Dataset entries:
## config.mk

```make
export PLATFORM = sky130hd
export DESIGN_NAME = sram_param_clr_flat
export DESIGN_NICKNAME = d
export VERILOG_FILES = /design/src/rtl/sram_param_clr_pkg.sv /design/src/rtl/sram_param_clr_if.sv /design/src/rtl/sram_param_clr_ctrl.sv /design/src/rtl/sram_param_clr.sv /design/src/flat_wrapper.sv
export SDC_FILE = /design/constraint.sdc
export NUM_CORES = 2
export LEC_CHECK = 0
export ABC_AREA = 1
export CORE_UTILIZATION = 35
export CTS_CLUSTER_DIAMETER = 60
export DETAILED_ROUTE_END_ITERATION = 16
export PLACE_DENSITY = 0.52
export SLEW_MARGIN = 5
export SYNTH_ARGS = -nofsm -noshare
export SYNTH_HDL_FRONTEND = slang
export SYNTH_SLANG_ARGS = --single-unit
```

## constraint.sdc

```tcl
create_clock -name CLK -period 9.2 [get_ports CLK]
set_input_delay 0.92 -clock CLK [delete_from_list [all_inputs] [get_ports CLK]]
set_output_delay 0.92 -clock CLK [all_outputs]
set_load 0.05 [all_outputs]
```

## src/rtl/sram_param_clr_pkg.sv

```systemverilog
// Shared types and helpers for the clear-on-reset SRAM model.
// State encoding for the sweep controller and segment width helper.
package sram_pkg;

  typedef enum logic {
    ST_CLEAR,
    ST_READY
  } state_e;

  function automatic int seg_w(int width, int num_seg);
    return width / num_seg;
  endfunction

endpackage

```

## src/rtl/sram_param_clr_if.sv

```systemverilog
// Request/response bundle of the clear-on-reset SRAM.
// master drives requests, slave is the memory.
interface sram_param_clr_if #(
  parameter int WIDTH   = 152,
  parameter int ADDR_W  = 4,
  parameter int NUM_SEG = 8
);
  logic               CEN;
  logic               WEN;
  logic [ADDR_W-1:0]  A;
  logic [WIDTH-1:0]   D;
  logic [NUM_SEG-1:0] BWEN;
  logic [WIDTH-1:0]   Q;
  logic               VALID;
  logic               BUSY;

  modport master (
    output CEN, WEN, A, D, BWEN,
    input  Q, VALID, BUSY
  );

  modport slave (
    input  CEN, WEN, A, D, BWEN,
    output Q, VALID, BUSY
  );
endinterface

```

## src/rtl/sram_param_clr_ctrl.sv

```systemverilog
// Clear sweep controller: zeroes every row after reset,
// holds BUSY until the last row has been written.
module sram_clr_ctrl
  import sram_pkg::*;
#(
  parameter int DEPTH  = 16,
  parameter int ADDR_W = 4
) (
  input  logic              clk,
  input  logic              rst,
  output logic              busy_o,
  output logic              clr_we_o,
  output logic [ADDR_W-1:0] clr_addr_o
);

  state_e            state_q, state_d;
  logic [ADDR_W-1:0] addr_q, addr_d;
  logic              busy_q, busy_d;

  always_comb begin
    state_d = state_q;
    addr_d  = addr_q;
    busy_d  = busy_q;
    unique case (1'b1)
      (state_q == ST_CLEAR): begin
        addr_d = addr_q + ADDR_W'(1);
        if (addr_q == ADDR_W'(DEPTH - 1)) begin
          state_d = ST_READY;
          busy_d  = 1'b0;
          addr_d  = '0;
        end
      end
      default: ;
    endcase
  end

  always_ff @(posedge clk) begin
    if (rst) begin
      state_q <= ST_CLEAR;
      addr_q  <= '0;
      busy_q  <= 1'b1;
    end else begin
      state_q <= state_d;
      addr_q  <= addr_d;
      busy_q  <= busy_d;
    end
  end

  assign busy_o     = busy_q;
  assign clr_we_o   = (state_q == ST_CLEAR);
  assign clr_addr_o = addr_q;

endmodule

```

## src/rtl/sram_param_clr.sv

```systemverilog
// Parametrised register-file SRAM with segment write mask,
// optional output register and hardware zeroing after reset.
module sram_param_clr
  import sram_pkg::*;
#(
  parameter int WIDTH   = 152,
  parameter int DEPTH   = 16,
  parameter int ADDR_W  = 4,
  parameter int NUM_SEG = 8,
  parameter int OUT_REG = 0
) (
  input  logic CLK,
  input  logic RESET,
  sram_param_clr_if.slave bus
);

  localparam int SEG_W = seg_w(WIDTH, NUM_SEG);

  if (WIDTH % NUM_SEG != 0) begin : g_bad_seg
    $error("WIDTH must be a multiple of NUM_SEG");
  end
  if ((2 ** ADDR_W) < DEPTH) begin : g_bad_addr
    $error("ADDR_W too narrow for DEPTH");
  end

  function automatic logic in_range(logic [ADDR_W-1:0] a);
    return 32'(a) < DEPTH;
  endfunction

  logic              busy;
  logic              clr_we;
  logic [ADDR_W-1:0] clr_addr;

  sram_clr_ctrl #(
    .DEPTH (DEPTH),
    .ADDR_W(ADDR_W)
  ) u_ctrl (
    .clk       (CLK),
    .rst       (RESET),
    .busy_o    (busy),
    .clr_we_o  (clr_we),
    .clr_addr_o(clr_addr)
  );

  logic user_ok, rd_fire, wr_fire;

  assign user_ok = !RESET && !busy && !bus.CEN;
  assign rd_fire = user_ok && bus.WEN;
  assign wr_fire = user_ok && !bus.WEN && in_range(bus.A);

  logic              wr_en;
  logic [ADDR_W-1:0] wr_row;
  logic [WIDTH-1:0]  wr_data;
  logic [WIDTH-1:0]  wr_mask;

  // Sweep and user port never overlap: user traffic is gated by busy.
  always_comb begin
    wr_en   = 1'b0;
    wr_row  = '0;
    wr_data = '0;
    wr_mask = '0;
    if (clr_we && !RESET) begin
      wr_en   = 1'b1;
      wr_row  = clr_addr;
      wr_mask = '1;
    end else if (wr_fire) begin
      wr_en   = 1'b1;
      wr_row  = bus.A;
      wr_data = bus.D;
      for (int s = 0; s < NUM_SEG; s++) begin
        wr_mask[s*SEG_W +: SEG_W] = {SEG_W{~bus.BWEN[s]}};
      end
    end
  end

  logic [WIDTH-1:0] mem_q [DEPTH];

  always_ff @(posedge CLK) begin
    if (wr_en) begin
      mem_q[wr_row] <= (mem_q[wr_row] & ~wr_mask) | (wr_data & wr_mask);
    end
  end

  logic [ADDR_W-1:0] raddr_q, raddr_d;
  logic [WIDTH-1:0]  rd_word;

  always_comb begin
    raddr_d = raddr_q;
    if (rd_fire) raddr_d = bus.A;
  end

  always_ff @(posedge CLK) begin
    if (RESET) raddr_q <= '0;
    else       raddr_q <= raddr_d;
  end

  always_comb begin
    rd_word = '0;
    if (in_range(raddr_q)) rd_word = mem_q[raddr_q];
  end

  if (OUT_REG != 0) begin : g_oreg
    logic             pend_q, pend_d;
    logic             valid_q, valid_d;
    logic [WIDTH-1:0] out_q, out_d;

    always_comb begin
      pend_d  = rd_fire;
      valid_d = pend_q;
      out_d   = out_q;
      if (pend_q) out_d = rd_word;
    end

    always_ff @(posedge CLK) begin
      if (RESET) begin
        pend_q  <= 1'b0;
        valid_q <= 1'b0;
        out_q   <= '0;
      end else begin
        pend_q  <= pend_d;
        valid_q <= valid_d;
        out_q   <= out_d;
      end
    end

    assign bus.Q     = out_q;
    assign bus.VALID = valid_q;
  end else begin : g_comb
    logic valid_q, valid_d;

    always_comb valid_d = rd_fire;

    always_ff @(posedge CLK) begin
      if (RESET) valid_q <= 1'b0;
      else       valid_q <= valid_d;
    end

    // Rows are stale until swept, so Q is masked while busy.
    assign bus.Q     = busy ? '0 : rd_word;
    assign bus.VALID = valid_q;
  end

  assign bus.BUSY = busy;

endmodule
```

## src/flat_wrapper.sv

```systemverilog
// flat-port wrapper written by rule: the top's interface ports become plain ports
module sram_param_clr_flat import sram_pkg::*;
#(
  parameter int WIDTH   = 152,
  parameter int DEPTH   = 16,
  parameter int ADDR_W  = 4,
  parameter int NUM_SEG = 8,
  parameter int OUT_REG = 0
)
  (CLK, RESET, bus_CEN, bus_WEN, bus_A, bus_D, bus_BWEN, bus_Q, bus_VALID, bus_BUSY);
  sram_param_clr_if #(.WIDTH(WIDTH), .ADDR_W(ADDR_W), .NUM_SEG(NUM_SEG)) bus_i ();
  input  logic CLK;
  input  logic RESET;
  input wire logic [$bits(bus_i.CEN)-1:0] bus_CEN;
  input wire logic [$bits(bus_i.WEN)-1:0] bus_WEN;
  input wire logic [$bits(bus_i.A)-1:0] bus_A;
  input wire logic [$bits(bus_i.D)-1:0] bus_D;
  input wire logic [$bits(bus_i.BWEN)-1:0] bus_BWEN;
  output wire logic [$bits(bus_i.Q)-1:0] bus_Q;
  output wire logic [$bits(bus_i.VALID)-1:0] bus_VALID;
  output wire logic [$bits(bus_i.BUSY)-1:0] bus_BUSY;
  assign bus_i.CEN = bus_CEN;
  assign bus_i.WEN = bus_WEN;
  assign bus_i.A = bus_A;
  assign bus_i.D = bus_D;
  assign bus_i.BWEN = bus_BWEN;
  assign bus_Q = bus_i.Q;
  assign bus_VALID = bus_i.VALID;
  assign bus_BUSY = bus_i.BUSY;
  sram_param_clr #(.WIDTH(WIDTH), .DEPTH(DEPTH), .ADDR_W(ADDR_W), .NUM_SEG(NUM_SEG), .OUT_REG(OUT_REG)) u_core (.CLK(CLK), .RESET(RESET), .bus(bus_i));
endmodule
```

==> metrics <==
status=finished, final reports clean; crit start category=flop; Worst Path Arrival=between 5 and 6 ns; initial antenna violation count=10; CTS tree=yes; row count=roughly 220; Total Wirelength=around 470 mm; worst ir drop on vdd=roughly 0.00012 V; R2R depth=16; number of gates resized after cts=0; HPWL Detailed=between 200 and 250 mm; Hold Fails Final Rpt=0; RR Startpoint=u_core.u_ctrl.busy_o$_SDFFE_PP1P_; hold depth=2; Max clock buf depth=4; hold slack=~0.46 ns; flops & latches, synth=around 2400; Starting Density=roughly a third; gpl congestion=roughly 0.78; CP Capture Type=output pin; worst endpoint required time=8.28 ns; R2R setup slack=3.84 ns; GR Util All Layers=25.6%; Syn Area/Cell=8.87 um^2; Tightest Pin Transition=around 1.3 ns; post-layout util=about 40%; clk sinks=2447; worst hold start=u_core.raddr_q[1]$_SDFFE_PP0P_; post-synthesis sequential area ratio=approximately three fifths; DRC violations left=0; Slew Viols, Final=0; most frequent cells in the layout=nand2_1, edfxtp_1, o21ai_0; Core Footprint=around 350000 um^2; first-pass GRT wire length=684 mm; Vias=105142; critical-path cell list=buf_12 -> buf_4 -> o21ai_0 -> o221ai_1 -> o211ai_1 -> a21oi_1 -> clkdlybuf4s50_1; pin count of the biggest net entering global routing=around 210; setup TNS=0 ns; H-tree Lvls=5; static leakage=approximately 54 nW; Hold Path Class=reg -> reg; reg2reg end=u_core.mem_q[3][105]$_DFFE_PP_; DR iter-0 viols=about 11000; clock slew at reported path FFs=0.05 ns; die height=~600 um; Worst-Skew Late Latency=~0.94 ns; Yosys warnings=0; GRT overflow=0; max_slew headroom=10.8%; CP delay by family, top=buffers and inverters; Slowest-stage cell, CP=buf_4; P&R area growth vs syn=12.7%; I/O Pins=between 300 and 400; f_max=approximately 150 MHz; Syn Inst Count=around 14000; Final ANT Viol Nets=0; first-pass iteration count of the detailed router=8; critical path type=reg -> out; RSZ-0062 raised after global routing=false; fin crit share=~73%; clk_skew=0.0462 ns; total power density per cell area=187 nW/um^2; Die W=between 500 and 600 um; port bufs=321; Bufs and invs on worst path=3; Hold-fix buffers, CTS=0; Die ar.=between 300000 and 400000 um^2; clock period minus final worst setup slack=between 6 and 7 ns; FILL cells=about 35000; layout cell share with drive strength beyond 1=between 4 and 5%; Worst path max stage delay=a little over 1 ns; Netlist cell types=31; critical path fanouts, max=162; CTS buffer count=295; Setup Viol. Count Final=0; Max-cap violations=0; vias in the first global route=between 100k and 150k; Setup Fix Bufs, Post-CTS=0; clock tree root buffer cell=clkbuf_16; Final #Nets=about 14000; WL per Instance=roughly 25 um; commonest non-fill, non-tap cell in the layout=nand2_1; total power=26.2 mW; syn nets=about 14000; via/cell ratio=about 5.6; Mapped Area=124000 um^2
state kept, by name, indices dropped and copies added (netlist names), named ones only:
register	cells
u_core.mem_q	2432
u_core.raddr_q	4
u_core.u_ctrl.clr_addr_o	4
u_core.bus.VALID	1
u_core.u_ctrl.busy_o	1
u_core.u_ctrl.state_q	1
cell families after synthesis:
family | share of synthesized area, %
adder cells (fa/ha/maj) | 0.0100
flip-flops | 58.9
AO/OA/AOI/OAI | 11.8
AND/OR/NAND/NOR | 24.9
buffers and inverters | 4.39
cell type report:
type                            count  area, um^2  area share [%]
Clock inverter                    163        1410            1.00
Inverter                          147         589           0.420
Tap cell                         4730        5920            4.22
Sequential cell                  2447       73300            52.3
Multi-Input combinational cell  10309       45900            32.7
Timing Repair Buffer              504        5390            3.84
Clock buffer                      361        7740            5.52
Antenna cell                        1        2.50         0.00178
worst max-delay path by stage:
| stage | cells past startpoint | end | slack, ns | startpoint |
|---|---|---|---|---|
| detailed placement | 17 | u_core.mem_q[15][105]$_DFFE_PP_ | 2.82 | RESET |
| global placement | 17 | u_core.mem_q[3][105]$_DFFE_PP_ | 2.85 | RESET |
| floorplan | 11 | u_core.mem_q[12][0]$_DFFE_PP_ | 0.02 | RESET |
| finish | 7 | bus_Q[1] | 2.50 | flop |
| CTS | 7 | bus_Q[151] | 2.59 | flop |
| global route | 7 | bus_Q[136] | 2.32 | flop |
synthesized netlist by cell type, drive strengths merged:
library cell,number,area [um^2]
nand2,5332,20000
edfxtp,2432,73000
o21ai,1488,7450
nand3,1267,6350
nor2,1199,4560
clkbuf,612,2300
buf,521,2610
o221ai,366,3210
a21oi,250,1250
o211ai,226,1700
o22ai,171,1080
inv,146,548
dfxtp,15,300
or2,5,31.3
nor3,2,20.0
a211oi,1,7.51
a31oi,1,6.26
clkinv,1,3.75
ha,1,12.5
through the flow:
stage	instances	area, um^2	setup slack (ns)
after global placement	18137	131000	2.85
after floorplan	14036	124000	0.0155
final	18662	140000	2.50
after CTS	18661	140000	2.59
after detailed placement	18137	131000	2.82
after global routing	18662	140000	2.32
power by group:
part / internal, mW / switching (mW) / total [mW]
Combinational: 0.557 / 1.63 / 2.19
Sequential: 12.7 / 0.0858 / 12.8
Clock: 6.46 / 4.82 / 11.3
tightest hold or removal path, delay by kind of cell, from the launching register on:
family | cells | cell delay (ns)
flip-flops | 1 | 0.29
AO/OA/AOI/OAI | 1 | 0.07
AND/OR/NAND/NOR | 1 | 0.05
routing by layer:
metal  vias to the layer above  share of wire (%)  track usage, %
met5                         -             0.0085               0
met3                       877                7.5            3.48
met1                     51498                 42            34.0
li1                      47934                  -               -
met2                      4827                 47            42.3
met4                         6                4.0            9.88
Power figures use the tool's default switching activity.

**PROBLEM**
When you find a line in the records that contains the word "placement", copy it.

**WRITTEN RESPONSE**
| detailed placement | 17 | u_core.mem_q[15][105]$_DFFE_PP_ | 2.82 | RESET |
| global placement | 17 | u_core.mem_q[3][105]$_DFFE_PP_ | 2.85 | RESET |
after global placement	18137	131000	2.85
after detailed placement	18137	131000	2.82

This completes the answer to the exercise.